EXERCISE OBJECTIVE —
Please take the entries below from the first line through the line containing "export VERILOG_FILES = /design/src/hw/stap_pkg.sv" and repeat them exactly, leaving out everything after.

EXTRACTED INFORMATION —

--- config.mk ---
export PLATFORM = sky130hd
export DESIGN_NAME = stap_top
export DESIGN_NICKNAME = d
export VERILOG_FILES = /design/src/hw/stap_pkg.sv /design/src/hw/stap_sync_if.sv /design/src/hw/stap_top.sv /design/src/hw/stap_pin_sync.sv
export SDC_FILE = /design/constraint.sdc
export NUM_CORES = 1
export LEC_CHECK = 0
export BUFFER_PORTS_ARGS = -buffer_cell sky130_fd_sc_hd__clkbuf_2
export CAP_MARGIN = 15
export CORE_ASPECT_RATIO = 1.1
export CORE_MARGIN = 5
export CORE_UTILIZATION = 54
export DETAILED_ROUTE_END_ITERATION = 10
export PLACE_DENSITY = 0.8
export SYNTH_ARGS = -nofsm -noshare
export SYNTH_HDL_FRONTEND = slang
export SYNTH_SLANG_ARGS = --single-unit
export TNS_END_PERCENT = 5
--- constraint.sdc ---
create_clock -name clk_i -period 2.7 [get_ports clk_i]
set_clock_uncertainty 0.15 [all_clocks]
set_input_delay 0.27 -clock clk_i [delete_from_list [all_inputs] [get_ports clk_i]]
set_output_delay 0.27 -clock clk_i [all_outputs]
set_load 0.02 [all_outputs]
--- src/hw/stap_pkg.sv ---
// Constants and types shared by the scan test access port
package stap_pkg;

  // ==========================================================
  // Instruction register
  localparam int unsigned IR_WIDTH = 4;
  localparam logic [3:0] IR_RESET_VALUE = 4'h1;    // Idcode-style default after reset
  localparam logic [3:0] IR_CAPTURE_VALUE = 4'h1;  // Fixed pattern captured in capture-ir
  localparam logic [3:0] INSTR_BYPASS = 4'hF;
  localparam logic [3:0] INSTR_IDCODE = 4'h1;
  localparam logic [3:0] INSTR_USER = 4'h2;

  // ==========================================================
  // Data registers
  localparam int unsigned ID_WIDTH = 32;
  localparam int unsigned USER_WIDTH = 16;
  localparam logic [31:0] ID_VALUE = 32'h0000_1001; // Arbitrary neutral identity value
  localparam logic [15:0] USER_RESET_VALUE = 16'h0000;

  // ==========================================================
  // Standard boundary-scan controller states
  typedef enum logic [3:0] {
    ST_TEST_LOGIC_RESET,
    ST_RUN_IDLE,
    ST_SELECT_DR,
    ST_CAPTURE_DR,
    ST_SHIFT_DR,
    ST_EXIT1_DR,
    ST_PAUSE_DR,
    ST_EXIT2_DR,
    ST_UPDATE_DR,
    ST_SELECT_IR,
    ST_CAPTURE_IR,
    ST_SHIFT_IR,
    ST_EXIT1_IR,
    ST_PAUSE_IR,
    ST_EXIT2_IR,
    ST_UPDATE_IR
  } stap_state_e;

endpackage : stap_pkg

--- src/hw/stap_sync_if.sv ---
// Synchronised scan pins passed from the pin stage to the core
`timescale 1ns/1ps
`default_nettype none
interface stap_sync_if;
  logic tck_rise;   // One-cycle pulse on a test clock rising edge
  logic tck_fall;   // One-cycle pulse on a test clock falling edge
  logic tms;        // Synchronised mode select
  logic tdi;        // Synchronised serial data in
  logic trst_n;     // Synchronised test reset, active low
  logic emu_a;      // Synchronised emulator line a
  logic emu_b;      // Synchronised emulator line b
  modport pins (output tck_rise, tck_fall, tms, tdi, trst_n, emu_a, emu_b);
  modport core (input tck_rise, tck_fall, tms, tdi, trst_n, emu_a, emu_b);
endinterface : stap_sync_if
`default_nettype wire

--- src/hw/stap_top.sv ---
// Boundary-scan test access port of the signal processor
// How it works
// Mode select is sampled into the controller on each test clock rising edge.
// Serial data in shifts into the selected instruction or data register on rising edges.
// Serial data out changes only on test clock falling edges.
// Serial data out floats except while a shift state is scanning out.
// Serial data out floats while the global output-disable is active.
// Test reset high gives scan control; low ignores all scan inputs.
// Output-disable latches on test reset fall with line a high; line b low floats.
// Controller follows the standard state sequence; forced to reset while test reset low.
`timescale 1ns/1ps
`default_nettype none
module stap_top #(
  parameter int unsigned USER_W = stap_pkg::USER_WIDTH
) (
  // Clock and reset
  input  wire logic                   clk_i,
  input  wire logic                   reset_i,
  // Scan pins
  input  wire logic                   tck_i,
  input  wire logic                   tms_i,
  input  wire logic                   tdi_i,
  input  wire logic                   trst_n_i,
  output logic                        tdo_o,
  output logic                        tdo_oe_n_o,
  // Emulator lines
  input  wire logic                   emulator_event_line_a_i,
  input  wire logic                   emulator_event_line_b_i,
  // Device side
  output logic                        scan_control_o,
  output logic                        outputs_off_o,
  output logic [USER_W-1:0]           user_data_o,
  output logic [stap_pkg::IR_WIDTH-1:0] instr_o
);

  // ==========================================================
  // Parameter check
  // Shift paths slice [USER_W-1:1], so one bit cannot be served
  if (USER_W < 2) begin : gen_user_w_check
    $error("USER_W must be at least 2 for the shift path");
  end

  stap_sync_if sync ();

  stap_pin_sync u_sync (
    .clk_i    (clk_i),
    .reset_i  (reset_i),
    .tck_i    (tck_i),
    .tms_i    (tms_i),
    .tdi_i    (tdi_i),
    .trst_n_i (trst_n_i),
    .emu_a_i  (emulator_event_line_a_i),
    .emu_b_i  (emulator_event_line_b_i),
    .sync     (sync)
  );

  stap_pkg::stap_state_e       state_reg;
  stap_pkg::stap_state_e       state_next;
  logic [stap_pkg::IR_WIDTH-1:0] ir_shift_reg;
  logic [stap_pkg::IR_WIDTH-1:0] ir_reg;
  logic [stap_pkg::ID_WIDTH-1:0] id_shift_reg;
  logic [USER_W-1:0]           user_shift_reg;
  logic [USER_W-1:0]           user_reg;
  logic                        bypass_reg;
  logic                        tdo_reg;
  logic                        tdo_en_reg;
  logic                        trst_last_reg;
  logic                        off_armed_reg;
  logic                        serial_bit;

  // ==========================================================
  // Next state of the standard controller
  always_comb begin
    state_next = state_reg;
    case (state_reg)
      stap_pkg::ST_TEST_LOGIC_RESET:
        state_next = sync.tms ? stap_pkg::ST_TEST_LOGIC_RESET : stap_pkg::ST_RUN_IDLE;
      stap_pkg::ST_RUN_IDLE:
        state_next = sync.tms ? stap_pkg::ST_SELECT_DR : stap_pkg::ST_RUN_IDLE;
      stap_pkg::ST_SELECT_DR:
        state_next = sync.tms ? stap_pkg::ST_SELECT_IR : stap_pkg::ST_CAPTURE_DR;
      stap_pkg::ST_CAPTURE_DR:
        state_next = sync.tms ? stap_pkg::ST_EXIT1_DR : stap_pkg::ST_SHIFT_DR;
      stap_pkg::ST_SHIFT_DR:
        state_next = sync.tms ? stap_pkg::ST_EXIT1_DR : stap_pkg::ST_SHIFT_DR;
      stap_pkg::ST_EXIT1_DR:
        state_next = sync.tms ? stap_pkg::ST_UPDATE_DR : stap_pkg::ST_PAUSE_DR;
      stap_pkg::ST_PAUSE_DR:
        state_next = sync.tms ? stap_pkg::ST_EXIT2_DR : stap_pkg::ST_PAUSE_DR;
      stap_pkg::ST_EXIT2_DR:
        state_next = sync.tms ? stap_pkg::ST_UPDATE_DR : stap_pkg::ST_SHIFT_DR;
      stap_pkg::ST_UPDATE_DR:
        state_next = sync.tms ? stap_pkg::ST_SELECT_DR : stap_pkg::ST_RUN_IDLE;
      stap_pkg::ST_SELECT_IR:
        state_next = sync.tms ? stap_pkg::ST_TEST_LOGIC_RESET : stap_pkg::ST_CAPTURE_IR;
      stap_pkg::ST_CAPTURE_IR:
        state_next = sync.tms ? stap_pkg::ST_EXIT1_IR : stap_pkg::ST_SHIFT_IR;
      stap_pkg::ST_SHIFT_IR:
        state_next = sync.tms ? stap_pkg::ST_EXIT1_IR : stap_pkg::ST_SHIFT_IR;
      stap_pkg::ST_EXIT1_IR:
        state_next = sync.tms ? stap_pkg::ST_UPDATE_IR : stap_pkg::ST_PAUSE_IR;
      stap_pkg::ST_PAUSE_IR:
        state_next = sync.tms ? stap_pkg::ST_EXIT2_IR : stap_pkg::ST_PAUSE_IR;
      stap_pkg::ST_EXIT2_IR:
        state_next = sync.tms ? stap_pkg::ST_UPDATE_IR : stap_pkg::ST_SHIFT_IR;
      stap_pkg::ST_UPDATE_IR:
        state_next = sync.tms ? stap_pkg::ST_SELECT_DR : stap_pkg::ST_RUN_IDLE;
      default:
        state_next = stap_pkg::ST_TEST_LOGIC_RESET;
    endcase
  end

  // State register, held in reset while test reset is low
  always_ff @(posedge clk_i or posedge reset_i) begin
    if (reset_i) begin
      state_reg <= stap_pkg::ST_TEST_LOGIC_RESET;
    end else if (!sync.trst_n) begin
      state_reg <= stap_pkg::ST_TEST_LOGIC_RESET;          // see
    end else if (sync.tck_rise) begin
      state_reg <= state_next;                             // see
    end
  end

  // ==========================================================
  // Instruction register path
  always_ff @(posedge clk_i or posedge reset_i) begin
    if (reset_i) begin
      ir_shift_reg <= stap_pkg::IR_RESET_VALUE;
      ir_reg       <= stap_pkg::IR_RESET_VALUE;
    end else if (!sync.trst_n || state_reg == stap_pkg::ST_TEST_LOGIC_RESET) begin
      ir_shift_reg <= stap_pkg::IR_RESET_VALUE;
      ir_reg       <= stap_pkg::IR_RESET_VALUE;
    end else if (sync.tck_rise) begin
      if (state_reg == stap_pkg::ST_CAPTURE_IR) begin
        ir_shift_reg <= stap_pkg::IR_CAPTURE_VALUE;
      end else if (state_reg == stap_pkg::ST_SHIFT_IR) begin
        ir_shift_reg <= {sync.tdi, ir_shift_reg[stap_pkg::IR_WIDTH-1:1]};
      end else if (state_reg == stap_pkg::ST_UPDATE_IR) begin
        ir_reg <= ir_shift_reg;
      end
    end
  end

  // Data registers: capture of all three, shift of the selected one, update of the user one
  always_ff @(posedge clk_i or posedge reset_i) begin
    if (reset_i) begin
      id_shift_reg   <= stap_pkg::ID_VALUE;
      user_shift_reg <= USER_W'(stap_pkg::USER_RESET_VALUE);
      user_reg       <= USER_W'(stap_pkg::USER_RESET_VALUE);
      bypass_reg     <= 1'b0;
    end else if (!sync.trst_n) begin
      user_reg       <= USER_W'(stap_pkg::USER_RESET_VALUE);
    end else if (sync.tck_rise) begin
      if (state_reg == stap_pkg::ST_CAPTURE_DR) begin
        id_shift_reg   <= stap_pkg::ID_VALUE;
        user_shift_reg <= user_reg;
        bypass_reg     <= 1'b0;
      end else if (state_reg == stap_pkg::ST_SHIFT_DR) begin
        if (ir_reg == stap_pkg::INSTR_IDCODE) begin
          id_shift_reg <= {sync.tdi, id_shift_reg[stap_pkg::ID_WIDTH-1:1]};
        end else if (ir_reg == stap_pkg::INSTR_USER) begin
          user_shift_reg <= {sync.tdi, user_shift_reg[USER_W-1:1]};
        end else begin
          bypass_reg <= sync.tdi;
        end
      end else if (state_reg == stap_pkg::ST_UPDATE_DR && ir_reg == stap_pkg::INSTR_USER) begin
        user_reg <= user_shift_reg;
      end
    end
  end

  // ==========================================================
  // Bit presented at the serial output
  always_comb begin
    if (state_reg == stap_pkg::ST_SHIFT_IR) begin
      serial_bit = ir_shift_reg[0];
    end else if (ir_reg == stap_pkg::INSTR_IDCODE) begin
      serial_bit = id_shift_reg[0];
    end else if (ir_reg == stap_pkg::INSTR_USER) begin
      serial_bit = user_shift_reg[0];
    end else begin
      serial_bit = bypass_reg;
    end
  end

  // Output data changes on falling edges only; enable also clears while test reset is low
  always_ff @(posedge clk_i or posedge reset_i) begin
    if (reset_i) begin
      tdo_reg    <= 1'b0;
      tdo_en_reg <= 1'b0;
    end else if (!sync.trst_n) begin
      tdo_en_reg <= 1'b0;                                  // see
    end else if (sync.tck_fall) begin
      tdo_reg    <= serial_bit;
      tdo_en_reg <= (state_reg == stap_pkg::ST_SHIFT_DR) ||
                    (state_reg == stap_pkg::ST_SHIFT_IR);
    end
  end

  // ==========================================================
  // Output-disable arming on the falling edge of test reset
  always_ff @(posedge clk_i or posedge reset_i) begin
    if (reset_i) begin
      trst_last_reg <= 1'b0;
      off_armed_reg <= 1'b0;
    end else begin
      trst_last_reg <= sync.trst_n;
      if (sync.trst_n) begin
        off_armed_reg <= 1'b0;
      end else if (trst_last_reg && sync.emu_a) begin
        off_armed_reg <= 1'b1;
      end
    end
  end

  // Pin drive and device-side status
  assign outputs_off_o  = off_armed_reg & ~sync.emu_b;
  assign tdo_o          = tdo_reg;
  assign tdo_oe_n_o     = ~(tdo_en_reg & ~outputs_off_o);  // see
  assign scan_control_o = sync.trst_n;
  assign user_data_o    = user_reg;
  assign instr_o        = ir_reg;

endmodule : stap_top
`default_nettype wire

--- src/hw/stap_pin_sync.sv ---
// Two-stage synchronisers and test clock edge detection
`timescale 1ns/1ps
`default_nettype none
module stap_pin_sync (
  // Clock and reset
  input  wire logic clk_i,
  input  wire logic reset_i,
  // Raw pins
  input  wire logic tck_i,
  input  wire logic tms_i,
  input  wire logic tdi_i,
  input  wire logic trst_n_i,
  input  wire logic emu_a_i,
  input  wire logic emu_b_i,
  // Synchronised side
  stap_sync_if.pins sync
);

  logic [5:0] meta_reg;
  logic [5:0] sync_reg;
  logic       tck_last_reg;

  // ==========================================================
  // Two flip-flops per pin; only sync_reg is read onward
  always_ff @(posedge clk_i or posedge reset_i) begin
    if (reset_i) begin
      meta_reg <= 6'h00;
      sync_reg <= 6'h00;
    end else begin
      meta_reg <= {emu_b_i, emu_a_i, trst_n_i, tdi_i, tms_i, tck_i};
      sync_reg <= meta_reg;
    end
  end

  // Previous test clock level for edge finding
  always_ff @(posedge clk_i or posedge reset_i) begin
    if (reset_i) begin
      tck_last_reg <= 1'b0;
    end else begin
      tck_last_reg <= sync_reg[0];
    end
  end

  // Edge pulses and level outputs
  assign sync.tck_rise = sync_reg[0] & ~tck_last_reg;
  assign sync.tck_fall = ~sync_reg[0] & tck_last_reg;
  assign sync.tms      = sync_reg[1];
  assign sync.tdi      = sync_reg[2];
  assign sync.trst_n   = sync_reg[3];
  assign sync.emu_a    = sync_reg[4];
  assign sync.emu_b    = sync_reg[5];

endmodule : stap_pin_sync
`default_nettype wire

==> flow_summary.yaml, run 1 <==
outcome:
  outcome: "complete, no violations"
clocking:
  clk_latency_ns: 0.36
  clockBufferDepth: 2
  cts_setup_buffers: 0
  cts_tree: "yes"
  clockRootBuffer: "clkbuf_8"
  htreeDepth: 3
  cts_made_buffers: 9
  clkTransAtPathRegs_ns: 0.08
  cts_sinks: 94
worst_setup_path:
  path_max_fanout: 21
  r2r_slack_ns: 0.49
  critical_path_class: "flip-flop to flip-flop"
  worstSetupEndpointType: "flip-flop"
  r2r-start: "state_reg[0]$_DFFE_PP0N_"
  crit_required_ns: 2.80
  start_kind: "flip-flop"
  reg2reg_depth: 5
  r2r-end: "id_shift_reg[16]$_DFFE_PP0P_"
  cp.arrival_ns: 2.31
synthesis:
  synthesis.nets: 343
  ys_async_sr_fraction_pct: 100
  synth_top_area_share_pct: 54.5
  ys_seq_area_share_pct: 57.0
  synth-edff-count: 0
  ys_ff_latch: 94
  yosysTopAreaCell: "dfrtp_1"
  synth_cell_type_count: 47
  avgSynthCellArea_sq_um: 12.3
  syn_area_sq_mm: 0.00413
  ys.flop_type: "dfrtp_1"
  yosys-top-cells-area: "dfrtp_1, mux2i_1, a22o_1"
  synth-warning-count: 0
  syn-instance-count: 335
placed_design:
  gp_congestion: 0.819
  port_buffers: 31
  hpwl_um: 4610
floorplanning:
  dieHeight_um: 102
  fp-row-count: 33
  start_util_pct: 55.3
  die-area_sq_mm: 0.00950
  fp.dieW_um: 93.4
  core_area_sq_mm: 0.00747
  ioPinCount: 32
routing:
  drc: 0
  ant_nets: 0
  drt_pass1_iterations: 4
  via_per_inst: 5.42
  avgRoutedWirePerCell_um: 15.1
  dr_total_vias: 2594
  drt-total-wl_um: 7220
  drt_iter0_drc: 96
pwr:
  leakagePower_nw: 2.10
  vdd_drop_max_v: 0.000338
  powerDensity_mw_per_mm2: 551
grt:
  grt_pass1_vias: 2653
  grt_max_degree: 56
  track_usage_pct: 16.5
  antenna_found_initial: 0
  overflow: 0
  grt_pass1_wl_um: 12400
timing:
  fin_crit_sh_pct: 81.7
  fmax_ghz: 0.453
  timing.final.hold_violations: 0
  finalSetupViolCount: 0
  tightest_slew_ns: 0.780
  finalMaxSlewViolations: 0
  slew_headroom_pct: 47.5
  fin_setup_tns_ns: 0
  rsz0062_at_grt: "false"
  period_minus_slack_ns: 2.21
finish:
  largest_reg_flops: 32
  layout_commonest_cell: "dfrtp_1"
  layout_common_cells: "dfrtp_1, mux2i_1, clkbuf_2"
  fillers: 592
  syn_to_final_growth_pct: 11.3
  diodes: 0
  drive_above_1_share_pct: 19.8
  fin_util_pct: 61.6
  register_area_sq_mm: 0.00236
  multiInputGateArea_sq_mm: 0.00158
  nets: 378
worst_hold_path:
  hold_path_startpoint: "u_sync.meta_reg[0]$_DFF_PP0_"
  min_to: "u_sync.sync_reg[0]$_DFF_PP0_"
  min_path_cells: 0
  hold_path.class: "flip-flop to flip-flop"
flow_run:
  drv_cap: 0
## layout make-up
class                      instances  area share [%]
clock buffer                      10            2.99
clock inverter                     5            1.28
inverter                           5           0.490
multi-input combinational        212            34.3
sequential                        94            51.2
tap                              105            2.86
timing repair buffer              48            6.80
## per-layer routing
layer / up-vias / GRT usage, % / routed length, um
li1: 1272 / - / -
met1: 1262 / 22.4 / 3560
met2: 51 / 25.7 / 3260
met3: 9 / 4.09 / 313
met4: 0 / 6.43 / 85
met5: - / 0 / 0
## logic make-up after synthesis
kind of cell | Yosys count | synth area share, %
multiplexers | 37 | 8.96
AO/OA/AOI/OAI | 85 | 15.4
flip-flops | 94 | 57.0
buffers and inverters | 29 | 4.72
AND/OR/NAND/NOR | 88 | 13.5
XOR/XNOR | 2 | 0.424
## report_power, final
| part | internal [mW] | leakage, nW | total [mW] | switching, mW |
|---|---|---|---|---|
| Combinational | 0.0586 | 0.748 | 0.146 | 0.0879 |
| Clock | 0.449 | 0.0948 | 0.920 | 0.471 |
| Sequential | 1.44 | 1.26 | 1.47 | 0.0287 |
| Total | 1.95 | 2.10 | 2.54 | 0.587 |
## worst max-delay path, cell delays in order, from the launching register on
cell and delay, ns:
dfrtp_1 0.74, and3b_1 0.35, o21ai_4 0.12, o21bai_4 0.24, buf_4 0.23, a22o_1 0.25
## metrics by stage
step / power [mW] / area [sq um] / worst slack (ns) / hold WS (ns) / instances
final: 2.54 / 4600 / 0.493 / 0.202 / 479
after global routing: 2.63 / 4600 / 0.375 / 0.210 / 479
after CTS: 2.57 / 4600 / 0.507 / 0.204 / 479
after detailed placement: 1.64 / 4330 / 0.509 / 0.185 / 457
after global placement: 1.63 / 4330 / 0.608 / 0.182 / 457
after floorplan: 1.60 / 4140 / 0.910 / 0.151 / 335
## worst max path at each step
stage / startpoint / to / slack (ns) / cells past startpoint
2_1_floorplan: instr_o[1]$_DFFE_PP0P_ / user_data_o[15]$_DFFE_PP0P_ / 0.91 / 6
3_3_place_gp: state_reg[0]$_DFFE_PP0N_ / id_shift_reg[25]$_DFFE_PP0P_ / 0.61 / 5
4_1_cts: state_reg[0]$_DFFE_PP0N_ / id_shift_reg[17]$_DFFE_PP0P_ / 0.51 / 5
3_5_place_dp: state_reg[0]$_DFFE_PP0N_ / id_shift_reg[22]$_DFFE_PP0P_ / 0.51 / 5
6_report: state_reg[0]$_DFFE_PP0N_ / id_shift_reg[16]$_DFFE_PP0P_ / 0.49 / 5
5_1_grt: state_reg[0]$_DFFE_PP0N_ / id_shift_reg[17]$_DFFE_PP0P_ / 0.37 / 5
## synth_stat cells, types with 7 or more instances
library cell / count
nand2b_1: 7
a21oi_1: 14
nand2_1: 19
a22o_1: 29
o21ai_0: 8
nor2b_1: 22
buf_2: 9
dfrtp_1: 90
o21ai_1: 11
nor2_1: 14
mux2i_1: 37
buf_6: 10
## what timing repair did
item / in CTS / in global routing
resized for setup: 0 / 0
hold buffers: 7 / 0
endpoints found under the hold margin: 29 / 0
(Power assumes the default switching activity.)
==> inputs of run 2 (changes only) <==
==> constraint.sdc (replaced) <==
create_clock -name clk_i -period 1.85 [get_ports clk_i]
set_clock_uncertainty 0.15 [all_clocks]
set_input_delay 0.185 -clock clk_i [delete_from_list [all_inputs] [get_ports clk_i]]
set_output_delay 0.185 -clock clk_i [all_outputs]
set_load 0.02 [all_outputs]
==> run 2 against run 1 <==
  * Sequential power up 45%
  * Flip-flop and latch count unchanged
  * Design area up 4.2%
  * Global-route usage up 0.99 points
  * Fmax up 22%
  * Combinational power up 75%
==> flow_summary.yaml, run 2 (same netlist as run 1, synthesis figures left out) <==
grt:
  overflow: 0
  grt_pass1_wl_um: 13200
  grt_max_degree: 37
  antenna_found_initial: 0
  track_usage_pct: 17.5
  grt_pass1_vias: 2733
worst_setup_path:
  cp.arrival_ns: 1.96
  r2r-start: "state_reg[1]$_DFFE_PP0N_"
  worstSetupEndpointType: "flip-flop"
  crit_required_ns: 2.00
  start_kind: "flip-flop"
  path_max_fanout: 29
  critPathLaunch: "state_reg[1]$_DFFE_PP0N_"
  critical_path_class: "flip-flop to flip-flop"
pwr:
  leakagePower_nw: 2.22
  pwr-share-seq_pct: 59.3
  sw_frac_of_total_pct: 24.7
  power_mw: 3.59
  intPower_mw: 2.71
  pwr-share-comb_pct: 7.1
  powerDensity_mw_per_mm2: 749
  power.switching_mw: 0.889
  clkPwrFrac_pct: 33.5
  vdd_drop_max_v: 0.000436
clocking:
  clkTransAtPathRegs_ns: 0.09
  clockBufferDepth: 2
  htreeDepth: 3
  cts_made_buffers: 9
  cts_sinks: 94
  cts_tree: "yes"
  clk_latency_ns: 0.36
  clockRootBuffer: "clkbuf_8"
routing:
  drt_iter0_drc: 124
  drt_pass1_iterations: 4
  via_per_inst: 5.56
  avgRoutedWirePerCell_um: 15.6
  drc: 0
  drt-total-wl_um: 7710
  ant_nets: 0
  dr_total_vias: 2752
timing:
  tightest_slew_ns: 0.410
  timing.final.hold_violations: 0
  fmax_ghz: 0.554
  period_minus_slack_ns: 1.81
  rsz0062_at_grt: "true"
  finalMaxSlewViolations: 0
  slew_headroom_pct: 72.6
  fin_crit_sh_pct: 97.6
  finalSetupViolCount: 0
finish:
  register_area_sq_mm: 0.00236
  nets: 393
  layout_commonest_cell: "dfrtp_1"
  fin_cells: 495
  fin_util_pct: 64.2
  layout_common_cells: "dfrtp_1, mux2i_1, clkbuf_2"
  fillers: 559
  largest_reg_flops: 32
  drive_above_1_share_pct: 24.1
  syn_to_final_growth_pct: 16.0
  multiInputGateArea_sq_mm: 0.00162
  diodes: 0
floorplanning:
  start_util_pct: 55.3
  core_area_sq_mm: 0.00747
  die-area_sq_mm: 0.00950
  ioPinCount: 32
  fp.dieW_um: 93.4
  fp-row-count: 33
  dieHeight_um: 102
placed_design:
  hpwl_um: 5050
  place_inst: 469
  gp_congestion: 0.808
  port_buffers: 31
flow_run:
  drv_cap: 0
outcome:
  outcome: "complete, no violations"
worst_hold_path:
  hold_path.class: "input port to asynchronous set/reset pin"
[run 2: worst paths after layout]
| path | end | slack, ns | cells past startpoint |
|---|---|---|---|
| min in group clk_i | u_sync.sync_reg[0]$_DFF_PP0_ | 0.20 | 0 |
| min | ir_shift_reg[3]$_DFFE_PP0P_ | 0.20 | 3 |
| min reg2reg | u_sync.sync_reg[0]$_DFF_PP0_ | 0.20 | 0 |
| max in group asynchronous | id_shift_reg[0]$_DFFE_PP1P_ | 0.75 | 4 |
| max reg2reg | id_shift_reg[9]$_DFFE_PP0P_ | 0.04 | 6 |
| max | id_shift_reg[9]$_DFFE_PP0P_ | 0.04 | 6 |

COMPLETED EXERCISE —
--- config.mk ---
export PLATFORM = sky130hd
export DESIGN_NAME = stap_top
export DESIGN_NICKNAME = d
export VERILOG_FILES = /design/src/hw/stap_pkg.sv /design/src/hw/stap_sync_if.sv /design/src/hw/stap_top.sv /design/src/hw/stap_pin_sync.sv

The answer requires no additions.